如博尔赫斯所言:“时间永远分岔,通向无数的将来”。无数的可能性潜藏于我们身边,悄无声息地交织互渗。在这座小径分岔的花园里,我们应做的,或许只是朝着身旁那条隐约的小径投去轻轻一瞥——若非如此,这座迷宫的奥秘永远也不会向我们敞开。

[1]"多线性叙事"指一类具有多个本体论上相互冲突的故事世界的叙事。此类叙事具有多个故事序列,且不同故事序列之间往往在情节上有所冲突。一种更准确的称呼是“非单线性”(non-unilinear),以同时区别于只有一个故事序列的单线性(linear)与代表了复杂叙述形式的非线性(non-linear)。对此,可参见 Domsch, Sebastian. Storyplaying: Agency and narrative in video games. De Gruyter, 2013, p.53, p.75.

[2] [芬]莱恩·考斯基马:《数字文学:从文本到超文本及其超越》,单小曦、陈后亮、聂春华译,桂林:广西师范大学出版社,2011 年,第 84-96 页

[3] 本文以 2013 年发布的初版《史丹利的寓言》为分析对象。游戏并没有为结局命名,本文使用的所有结局名引自《史丹利的寓言》Fandom Wiki,参见 https://thestanleyparable.fandom.com/wiki

[4] Kubiński, Piotr. “Play It Again, Stanley: Mise en Abyme and Playing with Convention and Narrative in The Stanley Parable.” , 2017.

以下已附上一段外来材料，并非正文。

**src/rtl/rv_instr_pkg.sv**
```systemverilog
// Shared RV32I definitions: opcodes, loader descriptor formats, loader FSM states and the field encoder.
// Build option IMM_RANGE_CHECK_EN turns on immediate range checking inside encode().
package rv_instr_pkg;

  typedef enum logic [6:0] {
    OP_LOAD   = 7'b0000011,
    OP_STORE  = 7'b0100011,
    OP_BRANCH = 7'b1100011,
    OP_I_TYPE = 7'b0010011,
    OP_R_TYPE = 7'b0110011,
    OP_JAL    = 7'b1101111,
    OP_LUI    = 7'b0110111
  } opcode_e;

  typedef enum logic [2:0] {
    FMT_R      = 3'd0,
    FMT_I      = 3'd1,
    FMT_LOAD   = 3'd2,
    FMT_STORE  = 3'd3,
    FMT_BRANCH = 3'd4,
    FMT_JAL    = 3'd5,
    FMT_LUI    = 3'd6,
    FMT_RSVD   = 3'd7
  } fmt_e;

  typedef enum logic [1:0] {
    S_IDLE  = 2'd0,
    S_LOAD  = 2'd1,
    S_DRAIN = 2'd2,
    S_DONE  = 2'd3
  } state_e;

  localparam logic [31:0] NOP_INSTR = 32'h0000_0013;

  typedef struct packed {
    logic [31:0] word;
    logic        illegal;
    logic        range_err;
  } enc_t;

`ifdef IMM_RANGE_CHECK_EN
  // True when imm is representable as a signed value of the given bit width.
  function automatic logic fits_signed(input logic [31:0] imm, input int unsigned bits);
    logic [31:0] s;
    s = $unsigned($signed(imm) >>> (bits - 1));
    return (s == 32'h0) || (s == 32'hFFFF_FFFF);
  endfunction
`endif

  function automatic enc_t encode(input fmt_e fmt, input logic [4:0] rd, input logic [4:0] rs1,
                                  input logic [4:0] rs2, input logic [2:0] f3,
                                  input logic [6:0] f7, input logic [31:0] imm);
    enc_t r;
    r.word      = NOP_INSTR;
    r.illegal   = 1'b0;
    r.range_err = 1'b0;
    case (fmt)
      FMT_R:      r.word = {f7, rs2, rs1, f3, rd, OP_R_TYPE};
      FMT_I:      r.word = {imm[11:0], rs1, f3, rd, OP_I_TYPE};
      FMT_LOAD:   r.word = {imm[11:0], rs1, 3'b010, rd, OP_LOAD};
      FMT_STORE:  r.word = {imm[11:5], rs2, rs1, 3'b010, imm[4:0], OP_STORE};
      FMT_BRANCH: r.word = {imm[12], imm[10:5], rs2, rs1, f3, imm[4:1], imm[11], OP_BRANCH};
      FMT_JAL:    r.word = {imm[20], imm[10:1], imm[11], imm[19:12], rd, OP_JAL};
      FMT_LUI:    r.word = {imm[31:12], rd, OP_LUI};
      default:    r.illegal = 1'b1;
    endcase
`ifdef IMM_RANGE_CHECK_EN
    case (fmt)
      FMT_I, FMT_LOAD, FMT_STORE: r.range_err = !fits_signed(imm, 12);
      FMT_BRANCH:                 r.range_err = !fits_signed(imm, 13) || imm[0];
      FMT_JAL:                    r.range_err = !fits_signed(imm, 21) || imm[0];
      FMT_LUI:                    r.range_err = (imm[11:0] != 12'h000);
      default:                    r.range_err = 1'b0;
    endcase
    if (r.range_err) r.word = NOP_INSTR;
`endif
    return r;
  endfunction

endpackage

```
**src/rtl/sync_fifo.sv**
```systemverilog
// Small synchronous FIFO with first-word-fall-through head; push when full and pop when empty are ignored.
module sync_fifo #(
  parameter int WIDTH = 32,
  parameter int DEPTH = 4
) (
  input  logic             clk,
  input  logic             rst_n,
  input  logic             push,
  input  logic [WIDTH-1:0] push_data,
  input  logic             pop,
  output logic [WIDTH-1:0] pop_data,
  output logic             full,
  output logic             empty
);

  localparam int PTR_W = $clog2(DEPTH);

  logic [WIDTH-1:0] mem_reg [DEPTH];
  logic [PTR_W-1:0] wr_ptr_reg;
  logic [PTR_W-1:0] rd_ptr_reg;
  logic [PTR_W:0]   count_reg;
  logic             push_ok;
  logic             pop_ok;

  assign push_ok  = push && !full;
  assign pop_ok   = pop && !empty;
  assign full     = (count_reg == (PTR_W + 1)'(DEPTH));
  assign empty    = (count_reg == '0);
  assign pop_data = mem_reg[rd_ptr_reg];

  always_ff @(posedge clk) begin
    if (push_ok) mem_reg[wr_ptr_reg] <= push_data;
  end

  // DEPTH is a power of two, so the pointers wrap naturally.
  always_ff @(posedge clk) begin
    if (!rst_n) begin
      wr_ptr_reg <= '0;
      rd_ptr_reg <= '0;
      count_reg  <= '0;
    end else begin
      if (push_ok) wr_ptr_reg <= wr_ptr_reg + PTR_W'(1);
      if (pop_ok)  rd_ptr_reg <= rd_ptr_reg + PTR_W'(1);
      case ({push_ok, pop_ok})
        2'b10:   count_reg <= count_reg + (PTR_W + 1)'(1);
        2'b01:   count_reg <= count_reg - (PTR_W + 1)'(1);
        default: count_reg <= count_reg;
      endcase
    end
  end

endmodule

```
**src/rtl/instr_encode_loader.sv**
```systemverilog
// Assembles RV32I words from field descriptors and streams them into instruction memory.
// Build option IMM_RANGE_CHECK_EN enables immediate range checks (violations load a NOP and set err[1]).
module instr_encode_loader
  import rv_instr_pkg::*;
#(
  parameter int DEPTH     = 4,
  parameter int ADDR_W    = 10,
  parameter int BASE_ADDR = 0
) (
  input  logic              clk,
  input  logic              rst_n,
  input  logic              start,
  input  logic              in_valid,
  output logic              in_ready,
  input  logic              in_last,
  input  logic [2:0]        in_fmt,
  input  logic [4:0]        in_rd,
  input  logic [4:0]        in_rs1,
  input  logic [4:0]        in_rs2,
  input  logic [2:0]        in_funct3,
  input  logic [6:0]        in_funct7,
  input  logic [31:0]       in_imm,
  output logic              imem_we,
  input  logic              imem_ready,
  output logic [ADDR_W-1:0] imem_addr,
  output logic [31:0]       imem_wdata,
  output logic              busy,
  output logic              done,
  output logic [1:0]        err
);

  state_e            state_reg, state_next;
  logic [ADDR_W-1:0] addr_reg;
  logic [1:0]        err_reg;
  logic              fifo_full, fifo_empty;
  logic [31:0]       fifo_head;
  logic              push, pop;
  enc_t              enc;

  assign enc  = encode(fmt_e'(in_fmt), in_rd, in_rs1, in_rs2, in_funct3, in_funct7, in_imm);
  assign push = in_valid && in_ready;
  assign pop  = imem_we && imem_ready;

  sync_fifo #(.WIDTH(32), .DEPTH(DEPTH)) u_fifo (
    .clk       (clk),
    .rst_n     (rst_n),
    .push      (push),
    .push_data (enc.word),
    .pop       (pop),
    .pop_data  (fifo_head),
    .full      (fifo_full),
    .empty     (fifo_empty)
  );

  always_ff @(posedge clk) begin
    if (!rst_n) state_reg <= S_IDLE;
    else        state_reg <= state_next;
  end

  always_comb begin
    state_next = state_reg;
    case (state_reg)
      S_IDLE:  if (start) state_next = S_LOAD;
      S_LOAD:  if (push && in_last) state_next = S_DRAIN;
      S_DRAIN: if (fifo_empty) state_next = S_DONE;
      S_DONE:  state_next = S_IDLE;
      default: state_next = S_IDLE;
    endcase
  end

  // in_ready depends only on registered FIFO state, never on imem_ready.
  always_comb begin
    in_ready = 1'b0;
    busy     = 1'b0;
    done     = 1'b0;
    case (state_reg)
      S_LOAD:  begin in_ready = !fifo_full; busy = 1'b1; end
      S_DRAIN: busy = 1'b1;
      S_DONE:  done = 1'b1;
      default: ;
    endcase
  end

  assign imem_we    = busy && !fifo_empty;
  assign imem_wdata = imem_we ? fifo_head : 32'h0;
  assign imem_addr  = addr_reg;
  assign err        = err_reg;

  always_ff @(posedge clk) begin
    if (!rst_n) begin
      addr_reg <= ADDR_W'(BASE_ADDR);
      err_reg  <= 2'b00;
    end else if (state_reg == S_IDLE && start) begin
      addr_reg <= ADDR_W'(BASE_ADDR);
      err_reg  <= 2'b00;
    end else begin
      if (pop) begin
        addr_reg <= addr_reg + ADDR_W'(1);
        if (addr_reg == '1) err_reg[1] <= 1'b1;
      end
      if (push && enc.illegal)   err_reg[0] <= 1'b1;
      if (push && enc.range_err) err_reg[1] <= 1'b1;
    end
  end

endmodule

```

[5] 《传说之下》的 Meta 要素一定程度上模糊了不同故事分支之间的间隔,但总体上可以将其视为多线性叙事。

[6] 东浩纪用以举例的是漫画《杀戮轮回》,本文改用文字冒险游戏《命运石之门》。参见[日]东浩纪:《游戏性写实主义的诞生:动物化的后现代 2》,黄锦容译,台北:唐山出版社,2015 年,第 47-53 页

[7] Aarseth, Espen. Cybertext: Perspectives on Ergodic Literature. Johns Hopkins University Press, 1997, pp.1-5.

[8] 采访原文已不可访问,引自《暴雨》Fandom Wiki,参见 https://heavyrain.fandom.com/wiki/Heavy_Rain

[9] 在电子游戏语境中,能动性(Agency)通常被视为一种有关自由意志实现的可供性,由玩家有意图的行为和可感知的结果构成。近年来,能动性被视为一种“错觉”,是一种有关自由意志的体验而非实存。参见 Stang, Sarah. “‘This Action Will Have Consequences’: Interactivity and Player Agency”. Game Studies, vol.19, no.1, 2019.